The Brownies’ Book also jump-started the career of dramatists like Willis Richardson, who would become the first black playwright to stage a serious play on Broadway, "The Chip Woman’s Fortune" (1923). Richardson got his start publishing children’s plays in The Brownies’ Book, including "The King’s Dilemma" (Dec. 1920), "The Children’s Treasure" (June 1921) and "The Dragon’s Tooth" (Oct. 1921). He would become the first black playwright to issue a volume of his own children’s plays, The King’s Dilemma and Other Plays for Children: Episodes of Hope and Dream (1956), as well as editing two significant collections of plays for young people by African Americans in the early 1930s, Plays and Pageants from the Life of the Negro (1930) and (with May Miller) Negro History in Thirteen Plays (1935). After Du Bois left the Crisis editorship, Effie Lee Newsome — the Crisis "Little Page" writer who began by publishing poems and stories in The Brownies’ Book — would publish a volume of poetry for children, Gladiola Garden (1940), gorgeously illustrated by the "grande dame" of African American painting, Lois Mailou Jones. The Brownies’ Book also offered space to young female artists like Laura Wheeler (Waring), who would become a major portraitist of the Harlem Renaissance, as well as Crisis illustrator Hilda Wilkinson, who with Wheeler would illustrate children’s texts like Elizabeth Ross Haynes’s Unsung Heroes (1921).

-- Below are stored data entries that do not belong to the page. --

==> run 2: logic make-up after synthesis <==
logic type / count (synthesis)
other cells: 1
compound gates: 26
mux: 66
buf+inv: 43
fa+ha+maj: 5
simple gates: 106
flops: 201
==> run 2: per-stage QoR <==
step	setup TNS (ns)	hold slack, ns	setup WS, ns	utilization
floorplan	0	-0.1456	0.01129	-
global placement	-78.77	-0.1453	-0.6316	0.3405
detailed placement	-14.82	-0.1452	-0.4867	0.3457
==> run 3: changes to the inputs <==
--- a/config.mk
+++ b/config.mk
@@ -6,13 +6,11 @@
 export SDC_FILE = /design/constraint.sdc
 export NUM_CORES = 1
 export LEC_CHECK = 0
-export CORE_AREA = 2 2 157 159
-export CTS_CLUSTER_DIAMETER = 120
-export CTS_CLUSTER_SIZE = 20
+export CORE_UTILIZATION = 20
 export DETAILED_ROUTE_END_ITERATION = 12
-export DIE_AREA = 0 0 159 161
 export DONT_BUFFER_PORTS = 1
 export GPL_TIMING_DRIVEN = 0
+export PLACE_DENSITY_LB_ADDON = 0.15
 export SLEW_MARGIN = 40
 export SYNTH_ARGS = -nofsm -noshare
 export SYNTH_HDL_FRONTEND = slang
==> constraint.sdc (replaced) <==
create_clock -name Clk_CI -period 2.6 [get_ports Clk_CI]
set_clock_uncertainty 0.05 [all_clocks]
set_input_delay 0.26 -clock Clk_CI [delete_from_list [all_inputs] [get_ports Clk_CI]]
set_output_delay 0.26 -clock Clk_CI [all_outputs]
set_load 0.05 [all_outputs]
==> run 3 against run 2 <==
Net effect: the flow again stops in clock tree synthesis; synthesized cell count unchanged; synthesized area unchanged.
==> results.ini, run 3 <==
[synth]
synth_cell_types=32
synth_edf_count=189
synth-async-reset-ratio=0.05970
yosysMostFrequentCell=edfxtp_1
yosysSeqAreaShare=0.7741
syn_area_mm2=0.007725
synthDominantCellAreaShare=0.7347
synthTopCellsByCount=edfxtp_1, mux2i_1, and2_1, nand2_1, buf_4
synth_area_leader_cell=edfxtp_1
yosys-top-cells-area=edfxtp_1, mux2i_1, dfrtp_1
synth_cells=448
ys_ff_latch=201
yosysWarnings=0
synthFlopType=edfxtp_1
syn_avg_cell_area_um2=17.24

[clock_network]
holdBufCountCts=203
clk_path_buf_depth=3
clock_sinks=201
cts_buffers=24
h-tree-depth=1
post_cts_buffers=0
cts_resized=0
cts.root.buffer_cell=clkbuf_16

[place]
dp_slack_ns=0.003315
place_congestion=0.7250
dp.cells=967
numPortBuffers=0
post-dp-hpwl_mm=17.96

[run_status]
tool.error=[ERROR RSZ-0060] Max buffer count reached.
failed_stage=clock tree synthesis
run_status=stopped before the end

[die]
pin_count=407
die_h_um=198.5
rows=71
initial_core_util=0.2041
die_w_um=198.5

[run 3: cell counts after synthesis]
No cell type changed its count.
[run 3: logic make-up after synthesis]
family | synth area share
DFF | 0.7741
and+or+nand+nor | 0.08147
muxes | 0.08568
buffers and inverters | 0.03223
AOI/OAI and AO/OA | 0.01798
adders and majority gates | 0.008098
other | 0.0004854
$ cat config.mk
export PLATFORM = sky130hd
export DESIGN_NAME = div_iter
export DESIGN_NICKNAME = d
export VERILOG_FILES = /design/src/hw/alu_pkg.sv /design/src/hw/div_iter.sv
export SDC_FILE = /design/constraint.sdc
export NUM_CORES = 1
export LEC_CHECK = 0
export ABC_CLOCK_PERIOD_IN_PS = 7400
export BUFFER_PORTS_ARGS = -buffer_cell sky130_fd_sc_hd__buf_4
export CAP_MARGIN = 20
export CELL_PAD_IN_SITES_DETAIL_PLACEMENT = 1
export CELL_PAD_IN_SITES_GLOBAL_PLACEMENT = 1
export CORE_MARGIN = 1.5
export CORE_UTILIZATION = 43
export DETAILED_ROUTE_END_ITERATION = 7
export PLACE_DENSITY = 0.88
export RECOVER_POWER = 25
export SETUP_SLACK_MARGIN = 0.1
export SKIP_CTS_REPAIR_TIMING = 1
export SYNTH_ARGS = -nofsm -noshare
export SYNTH_HDL_FRONTEND = slang
export SYNTH_SLANG_ARGS = --single-unit
$ cat constraint.sdc
create_clock -name clk -period 7.4 [get_ports clk]
set_clock_uncertainty 0.2 [all_clocks]
set_input_delay 0 -clock clk [delete_from_list [all_inputs] [get_ports clk]]
set_output_delay 0 -clock clk [all_outputs]
set_load 0.02 [all_outputs]
==> src/verilog/dp_defines.svh <==
`ifndef DP_DEFINES_SVH
`define DP_DEFINES_SVH

// Data path and instruction word width
`define DP_WORD_W   32

// Architectural registers, R15 included
`define DP_NUM_REGS 16
`define DP_ADDR_W   4

// Fetch address after reset
`define DP_RESET_PC 32'h0000_0000

`endif

==> src/verilog/arm_isa_pkg.sv <==
`include "dp_defines.svh"

package arm_isa_pkg;

    // Data word, also used for a whole instruction
    typedef logic [`DP_WORD_W-1:0] word_t;

    typedef logic [`DP_ADDR_W-1:0] reg_addr_t; // Register number R0..R15

    // Data-processing opcode field, bits 24:21
    typedef enum logic [3:0] {
        op_and = 4'b0000,
        op_eor = 4'b0001,
        op_sub = 4'b0010,
        op_add = 4'b0100,
        op_cmp = 4'b1010,
        op_orr = 4'b1100,
        op_mov = 4'b1101
    } dp_opcode_t;

endpackage

==> src/verilog/dp_ctrl_pkg.sv <==
package dp_ctrl_pkg;

    typedef logic [2:0] alu_op_t; // ALU function select

    localparam alu_op_t alu_pass_b = 3'd0; // MOV
    localparam alu_op_t alu_and    = 3'd1;
    localparam alu_op_t alu_eor    = 3'd2;
    localparam alu_op_t alu_or     = 3'd3;
    localparam alu_op_t alu_add    = 3'd4;
    localparam alu_op_t alu_sub    = 3'd5; // SUB and CMP

    // N Z C V, N in the top bit
    typedef logic [3:0] flags_t;

    localparam int unsigned flag_n = 3;
    localparam int unsigned flag_z = 2;
    localparam int unsigned flag_c = 1;
    localparam int unsigned flag_v = 0;

endpackage

==> src/verilog/register_file.sv <==
`timescale 1ns/1ns
`include "dp_defines.svh"

module register_file(clk, rst_n, a_1, a_2, a_3, wd_3, r_15, we_3, rd_1, rd_2);

    input  logic                   clk;
    input  logic                   rst_n;
    input  arm_isa_pkg::reg_addr_t a_1;
    input  arm_isa_pkg::reg_addr_t a_2;
    input  arm_isa_pkg::reg_addr_t a_3;
    input  arm_isa_pkg::word_t     wd_3;
    input  arm_isa_pkg::word_t     r_15;
    input  logic                   we_3;

    output arm_isa_pkg::word_t     rd_1;
    output arm_isa_pkg::word_t     rd_2;

    // Index of the PC register
    localparam arm_isa_pkg::reg_addr_t pc_reg = `DP_ADDR_W'(`DP_NUM_REGS - 1);

    arm_isa_pkg::word_t regs [`DP_NUM_REGS]; // R0..R15
    logic               write_gp;            // Write port hits R0..R14

    // R15 is owned by the PC path, the write port never reaches it
    assign write_gp = we_3 && (a_3 != pc_reg);

    always_ff @(posedge clk) begin
        if (!rst_n) begin
            for (int i = 0; i < `DP_NUM_REGS - 1; i++) begin
                regs[i] <= '0;
            end
            regs[pc_reg] <= `DP_RESET_PC + `DP_WORD_W'(8); // Reset PC plus 8
        end else begin
            if (write_gp) begin
                regs[a_3] <= wd_3; // ALU write-back
            end
            regs[pc_reg] <= r_15; // Loaded every cycle
        end
    end

    // Two independent read muxes
    assign rd_1 = regs[a_1];
    assign rd_2 = regs[a_2];

endmodule

==> src/verilog/instr_decode.sv <==
`timescale 1ns/1ns
`include "dp_defines.svh"

module instr_decode(clk, rst_n, instr, instr_valid, a_1, a_2, a_3, we_3, r_15, imm,
                    use_imm, alu_op, set_flags, illegal, pc);

    input  logic                   clk;
    input  logic                   rst_n;
    input  arm_isa_pkg::word_t     instr;
    input  logic                   instr_valid;

    output arm_isa_pkg::reg_addr_t a_1;
    output arm_isa_pkg::reg_addr_t a_2;
    output arm_isa_pkg::reg_addr_t a_3;
    output logic                   we_3;
    output arm_isa_pkg::word_t     r_15;
    output arm_isa_pkg::word_t     imm;
    output logic                   use_imm;
    output dp_ctrl_pkg::alu_op_t   alu_op;
    output logic                   set_flags;
    output logic                   illegal;
    output arm_isa_pkg::word_t     pc;

    localparam arm_isa_pkg::reg_addr_t pc_reg = `DP_ADDR_W'(`DP_NUM_REGS - 1);

    arm_isa_pkg::dp_opcode_t opcode;
    logic                    s_bit;
    logic                    supported;
    arm_isa_pkg::word_t      next_pc;

    // Instruction fields
    assign use_imm = instr[25];                              // I bit
    assign opcode  = arm_isa_pkg::dp_opcode_t'(instr[24:21]);
    assign s_bit   = instr[20];
    assign a_1     = instr[19:16];                           // Rn
    assign a_3     = instr[15:12];                           // Rd
    assign a_2     = instr[3:0];                             // Rm
    assign imm     = {{(`DP_WORD_W - 8){1'b0}}, instr[7:0]}; // No rotation

    always_comb begin
        supported = 1'b1;
        case (opcode)
            arm_isa_pkg::op_and: alu_op = dp_ctrl_pkg::alu_and;
            arm_isa_pkg::op_eor: alu_op = dp_ctrl_pkg::alu_eor;
            arm_isa_pkg::op_sub: alu_op = dp_ctrl_pkg::alu_sub;
            arm_isa_pkg::op_add: alu_op = dp_ctrl_pkg::alu_add;
            arm_isa_pkg::op_cmp: alu_op = dp_ctrl_pkg::alu_sub; // Subtract, flags only
            arm_isa_pkg::op_orr: alu_op = dp_ctrl_pkg::alu_or;
            arm_isa_pkg::op_mov: alu_op = dp_ctrl_pkg::alu_pass_b;
            default: begin
                supported = 1'b0;
                alu_op    = dp_ctrl_pkg::alu_pass_b;
            end
        endcase
    end

    assign illegal = instr_valid && !supported;

    // No write for CMP and none to the PC
    assign we_3 = instr_valid && supported && (opcode != arm_isa_pkg::op_cmp)
                  && (a_3 != pc_reg);

    assign set_flags = instr_valid && supported && (s_bit || (opcode == arm_isa_pkg::op_cmp));

    // PC steps only on a valid instruction
    assign next_pc = instr_valid ? pc + `DP_WORD_W'(4) : pc;
    assign r_15    = next_pc + `DP_WORD_W'(8); // R15 view after the edge

    always_ff @(posedge clk) begin
        if (!rst_n) begin
            pc <= `DP_RESET_PC;
        end else begin
            pc <= next_pc;
        end
    end

endmodule

==> src/verilog/alu.sv <==
`timescale 1ns/1ns
`include "dp_defines.svh"

module alu(clk, rst_n, rd_1, rd_2, imm, use_imm, alu_op, set_flags, result, wd_3, flags);

    input  logic                 clk;
    input  logic                 rst_n;
    input  arm_isa_pkg::word_t   rd_1;
    input  arm_isa_pkg::word_t   rd_2;
    input  arm_isa_pkg::word_t   imm;
    input  logic                 use_imm;
    input  dp_ctrl_pkg::alu_op_t alu_op;
    input  logic                 set_flags;

    output arm_isa_pkg::word_t   result;
    output arm_isa_pkg::word_t   wd_3;
    output dp_ctrl_pkg::flags_t  flags;

    localparam int unsigned msb = `DP_WORD_W - 1;

    arm_isa_pkg::word_t   op_b;
    arm_isa_pkg::word_t   b_eff;      // Inverted for subtract
    logic [`DP_WORD_W:0]  sum_full;   // Carry in the top bit
    logic                 is_sub;
    logic                 is_arith;
    arm_isa_pkg::word_t   res;
    dp_ctrl_pkg::flags_t  flags_next;

    assign op_b     = use_imm ? imm : rd_2;
    assign is_sub   = (alu_op == dp_ctrl_pkg::alu_sub);
    assign is_arith = is_sub || (alu_op == dp_ctrl_pkg::alu_add);
    assign b_eff    = is_sub ? ~op_b : op_b;
    assign sum_full = {1'b0, rd_1} + {1'b0, b_eff} + {{`DP_WORD_W{1'b0}}, is_sub};

    always_comb begin
        case (alu_op)
            dp_ctrl_pkg::alu_pass_b: res = op_b;
            dp_ctrl_pkg::alu_and:    res = rd_1 & op_b;
            dp_ctrl_pkg::alu_eor:    res = rd_1 ^ op_b;
            dp_ctrl_pkg::alu_or:     res = rd_1 | op_b;
            dp_ctrl_pkg::alu_add,
            dp_ctrl_pkg::alu_sub:    res = sum_full[msb:0];
            default:                 res = '0;
        endcase
    end

    always_comb begin
        flags_next = flags; // Logic ops keep C and V
        flags_next[dp_ctrl_pkg::flag_n] = res[msb];
        flags_next[dp_ctrl_pkg::flag_z] = (res == '0);
        if (is_arith) begin
            // Carry out, which is the inverted borrow for SUB
            flags_next[dp_ctrl_pkg::flag_c] = sum_full[`DP_WORD_W];
            flags_next[dp_ctrl_pkg::flag_v] = (rd_1[msb] == b_eff[msb]) && (res[msb] != rd_1[msb]);
        end
    end

    always_ff @(posedge clk) begin
        if (!rst_n) begin
            flags <= '0;
        end else if (set_flags) begin
            flags <= flags_next;
        end
    end

    assign wd_3   = res; // Write-back data
    assign result = res;

endmodule

==> src/verilog/dp_core.sv <==
`timescale 1ns/1ns
`include "dp_defines.svh"

module dp_core(clk, rst_n, instr, instr_valid, result, flags, pc, illegal);

    input  logic                clk;
    input  logic                rst_n;
    input  arm_isa_pkg::word_t  instr;
    input  logic                instr_valid;

    output arm_isa_pkg::word_t  result;
    output dp_ctrl_pkg::flags_t flags;
    output arm_isa_pkg::word_t  pc;
    output logic                illegal;

    arm_isa_pkg::reg_addr_t a_1;
    arm_isa_pkg::reg_addr_t a_2;
    arm_isa_pkg::reg_addr_t a_3;
    logic                   we_3;
    arm_isa_pkg::word_t     r_15;   // Next PC plus 8
    arm_isa_pkg::word_t     imm;
    logic                   use_imm;
    dp_ctrl_pkg::alu_op_t   alu_op;
    logic                   set_flags;
    arm_isa_pkg::word_t     rd_1;
    arm_isa_pkg::word_t     rd_2;
    arm_isa_pkg::word_t     wd_3;   // Write-back word

    // Decoder and register file side by side
    instr_decode instr_decode_inst (.clk(clk), .rst_n(rst_n),
                                    .instr(instr), .instr_valid(instr_valid),
                                    .a_1(a_1), .a_2(a_2), .a_3(a_3), .we_3(we_3),
                                    .r_15(r_15), .imm(imm), .use_imm(use_imm),
                                    .alu_op(alu_op), .set_flags(set_flags),
                                    .illegal(illegal), .pc(pc));

    register_file register_file_inst (.clk(clk), .rst_n(rst_n),
                                      .a_1(a_1), .a_2(a_2), .a_3(a_3),
                                      .wd_3(wd_3), .r_15(r_15), .we_3(we_3),
                                      .rd_1(rd_1), .rd_2(rd_2));

    // ALU joins both, result loops back as wd_3
    alu alu_inst (.clk(clk), .rst_n(rst_n),
                  .rd_1(rd_1), .rd_2(rd_2), .imm(imm), .use_imm(use_imm),
                  .alu_op(alu_op), .set_flags(set_flags),
                  .result(result), .wd_3(wd_3), .flags(flags));

endmodule
--- src/hdl/rx_data_pkg.sv ---
package rx_data_pkg;

    // one decoded code group
    typedef struct packed {
        logic [7:0] data;      // zero when code_err is set
        logic       is_k;      // K28.1, K28.5 or K28.7
        logic       code_err;  // group not in the code tables
    } rx_symbol_t;

    // one FIFO word
    typedef struct packed {
        logic [7:0]  identifier;
        logic [23:0] payload;     // first received byte in [23:16]
    } rx_record_t;

endpackage

--- src/hdl/rx_symbol_aligner.sv ---
module rx_symbol_aligner #(
    parameter int SYNC_COMMAS = 4
) (
    input  logic       BUS_CLK,
    input  logic       RST_FLAG,
    input  logic       rx_rst,
    input  logic       rx_data,
    input  logic       cfg_invert,
    output logic [9:0] sym_code,
    output logic       sym_strobe,
    output logic       sync_ready
);

    localparam int CW = $clog2(SYNC_COMMAS + 1);

    logic          rst;
    logic          rx_bit;
    logic [9:0]    shift_reg;
    logic [9:0]    win_next;
    logic [3:0]    pos;        // position of the incoming bit in its group
    logic          comma_det;
    logic [CW-1:0] comma_cnt;
    logic [CW-1:0] cnt_base;

    assign rst      = RST_FLAG | rx_rst;
    assign rx_bit   = rx_data ^ cfg_invert;
    assign win_next = {shift_reg[8:0], rx_bit};  // bit a lands in [9]

    // comma sits in abcdeif of a group
    assign comma_det = (win_next[9:3] == 7'b0011111) || (win_next[9:3] == 7'b1100000);

    // comma on the present boundary extends the run, anywhere else starts a new one
    assign cnt_base = (pos == 4'd9) ? comma_cnt : '0;

    always_ff @(posedge BUS_CLK) begin
        shift_reg <= win_next;
        sym_code  <= win_next;  // qualified by sym_strobe
    end

    always_ff @(posedge BUS_CLK) begin
        if (rst) begin
            pos        <= 4'd0;
            comma_cnt  <= '0;
            sync_ready <= 1'b0;
            sym_strobe <= 1'b0;
        end else begin
            pos        <= (pos == 4'd9) ? 4'd0 : pos + 4'd1;
            sym_strobe <= sync_ready && (pos == 4'd9);
            if (!sync_ready) begin
                if (comma_det) begin
                    pos <= 4'd0;  // next bit opens a group
                    if (cnt_base == CW'(SYNC_COMMAS - 1))
                        sync_ready <= 1'b1;
                    else
                        comma_cnt <= cnt_base + 1'b1;
                end else if (pos == 4'd9) begin
                    comma_cnt <= '0;  // run broken
                end
            end
        end
    end

endmodule

--- src/hdl/rx_8b10b_decoder.sv ---
module rx_8b10b_decoder import rx_cfg_pkg::*, rx_data_pkg::*; (
    input  logic       BUS_CLK,
    input  logic       RST_FLAG,
    input  logic [9:0] sym_code,
    input  logic       sym_strobe,
    output rx_symbol_t dec_symbol,
    output logic       dec_strobe
);

    logic [5:0] abcdei;
    logic [3:0] fghj;
    logic [4:0] edcba;
    logic [2:0] hgf;
    logic       err_6b;
    logic       err_4b;
    logic       k28;
    logic [7:0] byte_val;
    logic       is_ctrl;
    logic       bad;

    assign abcdei = sym_code[9:4];
    assign k28    = (abcdei == 6'b001111) || (abcdei == 6'b110000);

    // after 110000 the K28 4b block comes complemented
    assign fghj = (abcdei == 6'b110000) ? ~sym_code[3:0] : sym_code[3:0];

    always_comb begin
        err_6b = 1'b0;
        case (abcdei)
            6'b100111, 6'b011000: edcba = 5'd0;
            6'b011101, 6'b100010: edcba = 5'd1;
            6'b101101, 6'b010010: edcba = 5'd2;
            6'b110001:            edcba = 5'd3;
            6'b110101, 6'b001010: edcba = 5'd4;
            6'b101001:            edcba = 5'd5;
            6'b011001:            edcba = 5'd6;
            6'b111000, 6'b000111: edcba = 5'd7;
            6'b111001, 6'b000110: edcba = 5'd8;
            6'b100101:            edcba = 5'd9;
            6'b010101:            edcba = 5'd10;
            6'b110100:            edcba = 5'd11;
            6'b001101:            edcba = 5'd12;
            6'b101100:            edcba = 5'd13;
            6'b011100:            edcba = 5'd14;
            6'b010111, 6'b101000: edcba = 5'd15;
            6'b011011, 6'b100100: edcba = 5'd16;
            6'b100011:            edcba = 5'd17;
            6'b010011:            edcba = 5'd18;
            6'b110010:            edcba = 5'd19;
            6'b001011:            edcba = 5'd20;
            6'b101010:            edcba = 5'd21;
            6'b011010:            edcba = 5'd22;
            6'b111010, 6'b000101: edcba = 5'd23;
            6'b110011, 6'b001100: edcba = 5'd24;
            6'b100110:            edcba = 5'd25;
            6'b010110:            edcba = 5'd26;
            6'b110110, 6'b001001: edcba = 5'd27;
            6'b001110:            edcba = 5'd28;
            6'b101110, 6'b010001: edcba = 5'd29;
            6'b011110, 6'b100001: edcba = 5'd30;
            6'b101011, 6'b010100: edcba = 5'd31;
            6'b001111, 6'b110000: edcba = 5'd28;  // K28
            default: begin
                edcba  = 5'd0;
                err_6b = 1'b1;
            end
        endcase
    end

    always_comb begin
        err_4b = 1'b0;
        case (fghj)
            4'b1011, 4'b0100:                   hgf = 3'd0;
            4'b1001:                            hgf = 3'd1;
            4'b0101:                            hgf = 3'd2;
            4'b1100, 4'b0011:                   hgf = 3'd3;
            4'b1101, 4'b0010:                   hgf = 3'd4;
            4'b1010:                            hgf = 3'd5;
            4'b0110:                            hgf = 3'd6;
            4'b1110, 4'b0001, 4'b0111, 4'b1000: hgf = 3'd7;  // primary and alternate
            default: begin
                hgf    = 3'd0;
                err_4b = 1'b1;
            end
        endcase
    end

    assign byte_val = {hgf, edcba};
    assign is_ctrl  = k28 && (byte_val inside {K_IDLE, K_SOF, K_EOF});
    assign bad      = err_6b || err_4b || (k28 && !is_ctrl);  // other K28.x unsupported

    always_ff @(posedge BUS_CLK) begin
        if (RST_FLAG)
            dec_strobe <= 1'b0;
        else
            dec_strobe <= sym_strobe;
    end

    always_ff @(posedge BUS_CLK) begin
        if (sym_strobe) begin
            dec_symbol.data     <= bad ? 8'd0 : byte_val;
            dec_symbol.is_k     <= is_ctrl && !bad;
            dec_symbol.code_err <= bad;
        end
    end

endmodule
===== config.mk =====
export PLATFORM = sky130hd
export DESIGN_NAME = desRoundFunc
export DESIGN_NICKNAME = d
export VERILOG_FILES = /design/src/hw/desRoundPkg.sv /design/src/hw/desExpandMix.sv /design/src/hw/desRoundFunc.sv /design/src/hw/desSubstitute.sv
export VERILOG_INCLUDE_DIRS = /design/src /design/src/include
export SDC_FILE = /design/constraint.sdc
export NUM_CORES = 1
export LEC_CHECK = 0
export ABC_CLOCK_PERIOD_IN_PS = 4160
export BUFFER_PORTS_ARGS = -buffer_cell sky130_fd_sc_hd__buf_2
export CORE_UTILIZATION = 60
export CTS_BUF_LIST = sky130_fd_sc_hd__clkbuf_8
export CTS_CLUSTER_DIAMETER = 150
export DETAILED_ROUTE_END_ITERATION = 10
export PLACE_DENSITY = 0.9
export REMOVE_ABC_BUFFERS = 1
export SLEW_MARGIN = 15
export SYNTH_ARGS = -nofsm -noshare
export SYNTH_HDL_FRONTEND = slang
export SYNTH_HIERARCHICAL = 1
export SYNTH_SLANG_ARGS = --single-unit

===== constraint.sdc =====
create_clock -name clk -period 4.16 [get_ports clk]
set_clock_uncertainty 0.1 [all_clocks]
set_input_delay 0.416 -clock clk [delete_from_list [all_inputs] [get_ports clk]]
set_output_delay 0.416 -clock clk [all_outputs]
set_load 0.01 [all_outputs]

As a magazine that addressed the social and political investments of black childhood, The Brownies’ Book was truly groundbreaking. More to the point, it was the first magazine to take black children seriously, to tell them the truth about racial prejudice and cultural distinctiveness. The multiplicity of material offered to a young audience served the variety of experiences and needs of its readers. But no matter whether the magazine offered a folk story or a fairy tale, it always put first the goal of cultivating racial pride through knowledge of African American perspective and accomplishments. Jessie Fauset in particular recognized children’s desire for a magazine that addressed their experience and potential. In the magazine’s January 1920 inaugural poem, "Dedication," Fauset writes:

To children who with eager look
Scanned vainly library shelf and nook
For History or Song or Story
That told of Colored People’s glory
We dedicate The Brownies’ Book. (32)

For Fauset and Du Bois, the magazine offered young people a stable source of information about the race’s history, and a venue for children to explore their own artistic and political interests. It is quite telling that Du Bois and Fauset title the magazine The Brownies’ Book rather than The Brownies’ "magazine" or "monthly": the editors sought the stability, authority, and permanence of print for this journal of black childhood. While its span of publication was relatively brief, the accomplishment of The Brownies’ Book lives on. We witness its success in the careers of major writers like Hughes, and in the continued presence in children’s literature of its pioneering aesthetic. The black cultural pride we discover within The Brownies’ Book courses through the wide-ranging work of African American children’s writers today.